Contextblindheid
Deel 1 van het verhaal over Marcel.
Van zijn Scauting-coach Monique begrijp ik dat Marcel(58) zijn autisme-reis aan mij wil vertellen.
We spreken af dat ik naar hem toe kom. Hij vertelt me dat hij graag thuis afspreekt, omdat dat voor hem bekend terrein is. Het maakt dat hij zich beter op het gesprek kan concentreren.
Al snel valt het woord: contextblindheid en wordt duidelijk hoe belangrijk dat onderwerp voor hem is.
Marcel: “Wat contextblindheid is?”
Hij pakt een A4’tje, en scheurt het in stukken.
“Kijk. Zo komt de wereld bij mij binnen. In losse puzzelstukken, waarmee ik door middel van vragen en opmerkingen toch nog snel een beeld kan vormen. Voor neurotypische, “gewone” mensen, is het volkomen vanzelfsprekend om te weten binnen welk geheel al die puzzelstukken thuishoren, zij doen dat onbewust bekwaam. Ik ben dat niet. Ik moet er steeds weer extra moeite voor doen om te snappen wat de context is van wat ik om me heen ervaar, en doe dat bewust bekwaam. Dat kost veel tijd en energie, het is hard werken en daar word je heel erg moe van.

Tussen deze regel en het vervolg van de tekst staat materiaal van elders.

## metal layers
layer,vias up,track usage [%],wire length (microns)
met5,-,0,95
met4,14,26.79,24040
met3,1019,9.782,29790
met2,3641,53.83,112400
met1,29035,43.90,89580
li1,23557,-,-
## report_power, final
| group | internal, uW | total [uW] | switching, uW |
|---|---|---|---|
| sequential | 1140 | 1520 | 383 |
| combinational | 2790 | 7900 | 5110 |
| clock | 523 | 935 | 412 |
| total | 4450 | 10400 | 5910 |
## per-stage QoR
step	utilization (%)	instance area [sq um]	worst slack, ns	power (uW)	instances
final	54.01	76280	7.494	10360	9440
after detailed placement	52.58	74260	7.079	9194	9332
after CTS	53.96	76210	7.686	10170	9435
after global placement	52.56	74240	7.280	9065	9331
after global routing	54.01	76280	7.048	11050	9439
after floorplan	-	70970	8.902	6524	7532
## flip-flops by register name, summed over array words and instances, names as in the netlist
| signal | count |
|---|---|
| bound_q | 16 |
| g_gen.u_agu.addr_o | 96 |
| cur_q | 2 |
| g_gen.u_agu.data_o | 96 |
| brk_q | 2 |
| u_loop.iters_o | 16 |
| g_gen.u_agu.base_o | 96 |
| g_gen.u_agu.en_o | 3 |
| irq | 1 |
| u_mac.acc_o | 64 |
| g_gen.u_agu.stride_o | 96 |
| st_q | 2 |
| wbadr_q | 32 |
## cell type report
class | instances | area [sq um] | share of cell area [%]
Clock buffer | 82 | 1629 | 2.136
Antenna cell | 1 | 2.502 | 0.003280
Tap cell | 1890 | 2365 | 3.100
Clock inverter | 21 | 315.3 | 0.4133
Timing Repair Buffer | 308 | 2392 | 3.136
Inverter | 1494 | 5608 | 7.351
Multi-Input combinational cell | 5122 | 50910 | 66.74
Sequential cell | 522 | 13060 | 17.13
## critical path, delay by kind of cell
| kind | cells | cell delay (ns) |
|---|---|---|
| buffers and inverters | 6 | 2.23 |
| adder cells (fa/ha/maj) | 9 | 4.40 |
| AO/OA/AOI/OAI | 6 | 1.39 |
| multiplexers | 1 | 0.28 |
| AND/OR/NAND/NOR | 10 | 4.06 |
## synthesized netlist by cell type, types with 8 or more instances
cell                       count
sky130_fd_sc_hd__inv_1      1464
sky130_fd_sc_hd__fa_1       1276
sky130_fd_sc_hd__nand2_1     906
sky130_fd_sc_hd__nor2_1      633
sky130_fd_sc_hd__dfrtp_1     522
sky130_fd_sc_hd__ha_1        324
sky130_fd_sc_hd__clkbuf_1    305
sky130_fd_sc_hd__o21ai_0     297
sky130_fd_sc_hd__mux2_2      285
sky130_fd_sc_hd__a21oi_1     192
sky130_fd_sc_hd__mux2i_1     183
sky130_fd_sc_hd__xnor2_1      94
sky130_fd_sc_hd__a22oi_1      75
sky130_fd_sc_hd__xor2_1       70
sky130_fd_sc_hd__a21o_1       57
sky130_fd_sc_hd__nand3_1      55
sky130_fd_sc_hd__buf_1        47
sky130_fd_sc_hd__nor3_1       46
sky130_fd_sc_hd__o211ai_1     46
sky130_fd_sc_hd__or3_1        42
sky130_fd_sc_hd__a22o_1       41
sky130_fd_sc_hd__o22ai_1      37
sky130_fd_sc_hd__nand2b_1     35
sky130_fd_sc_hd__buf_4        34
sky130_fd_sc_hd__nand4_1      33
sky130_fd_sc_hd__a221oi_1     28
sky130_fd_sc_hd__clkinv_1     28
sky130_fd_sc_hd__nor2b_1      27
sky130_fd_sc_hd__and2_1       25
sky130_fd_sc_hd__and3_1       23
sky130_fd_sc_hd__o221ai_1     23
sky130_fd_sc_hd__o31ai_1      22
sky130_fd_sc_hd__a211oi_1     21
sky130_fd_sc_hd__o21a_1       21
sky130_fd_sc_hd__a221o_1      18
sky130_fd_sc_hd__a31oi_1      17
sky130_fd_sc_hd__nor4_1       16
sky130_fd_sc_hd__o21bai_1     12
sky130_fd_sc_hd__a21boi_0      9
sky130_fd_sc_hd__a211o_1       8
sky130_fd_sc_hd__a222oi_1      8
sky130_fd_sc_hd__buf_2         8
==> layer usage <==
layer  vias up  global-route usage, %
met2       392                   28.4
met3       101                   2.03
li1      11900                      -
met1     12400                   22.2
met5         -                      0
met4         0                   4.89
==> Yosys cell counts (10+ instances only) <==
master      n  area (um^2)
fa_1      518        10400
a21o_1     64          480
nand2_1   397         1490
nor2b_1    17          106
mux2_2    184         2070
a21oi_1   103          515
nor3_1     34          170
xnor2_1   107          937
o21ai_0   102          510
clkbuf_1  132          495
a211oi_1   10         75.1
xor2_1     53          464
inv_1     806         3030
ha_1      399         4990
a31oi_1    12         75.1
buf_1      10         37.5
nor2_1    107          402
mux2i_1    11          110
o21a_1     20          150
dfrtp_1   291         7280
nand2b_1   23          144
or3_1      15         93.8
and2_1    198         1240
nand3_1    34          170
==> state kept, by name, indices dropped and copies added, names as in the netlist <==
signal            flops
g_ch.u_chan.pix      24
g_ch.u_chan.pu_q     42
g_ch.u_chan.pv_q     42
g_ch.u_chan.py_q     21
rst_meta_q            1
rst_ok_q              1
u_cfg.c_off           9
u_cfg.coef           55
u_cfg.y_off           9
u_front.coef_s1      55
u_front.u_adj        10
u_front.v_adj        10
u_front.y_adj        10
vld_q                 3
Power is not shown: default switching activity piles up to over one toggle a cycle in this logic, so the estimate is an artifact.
File: config.mk
export PLATFORM = sky130hd
export DESIGN_NAME = pfc_gate_ctrl
export DESIGN_NICKNAME = d
export VERILOG_FILES = /design/src/rtl/pfc_gate_pkg.sv /design/src/rtl/pfc_zx_edge.sv /design/src/rtl/pfc_watchdog.sv /design/src/rtl/pfc_on_timer.sv /design/src/rtl/pfc_gate_ctrl.sv
export SDC_FILE = /design/constraint.sdc
export NUM_CORES = 1
export LEC_CHECK = 0
export BUFFER_PORTS_ARGS = -buffer_cell sky130_fd_sc_hd__buf_4
export CAP_MARGIN = 15
export CORE_MARGIN = 2
export CORE_UTILIZATION = 50
export DETAILED_ROUTE_END_ITERATION = 8
export GPL_TIMING_DRIVEN = 0
export MAX_ROUTING_LAYER = met4
export PLACE_DENSITY = 0.77
export SLEW_MARGIN = 15
export SYNTH_ARGS = -nofsm -noshare
export SYNTH_HDL_FRONTEND = slang
export SYNTH_SLANG_ARGS = --single-unit
File: constraint.sdc
create_clock -name clk -period 5.8 [get_ports clk]
set_input_delay 0.58 -clock clk [delete_from_list [all_inputs] [get_ports clk]]
set_output_delay 0.58 -clock clk [all_outputs]
set_load 0.01 [all_outputs]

Het is alsof ik de enige linkshandige ben in een rechtshandige wereld.”
Ik vraag hem wat voor kind hij was.
Marcel: “Ik was een vriendelijk, aardig jongetje dat door grappig te zijn en door zich aan te passen overeind bleef. Ik ben nooit gepest. Blijkbaar was ik toen al heel goed in het omgaan met die vreemde wereld, terwijl ik veel dingen helemaal niet begreep.
Mijn vader was ambtenaar en mijn moeder was thuis bij ons. Hun mantra was: Gedraag je! We gingen als gezin dan ook als een kameleon op in onze omgeving. Maar ik wilde juist kleurrijk en ‘ongewoon’ zijn, net zoals thuis in ons warme nest. Zo droeg ik bijvoorbeeld graag twee verschillende sokken.”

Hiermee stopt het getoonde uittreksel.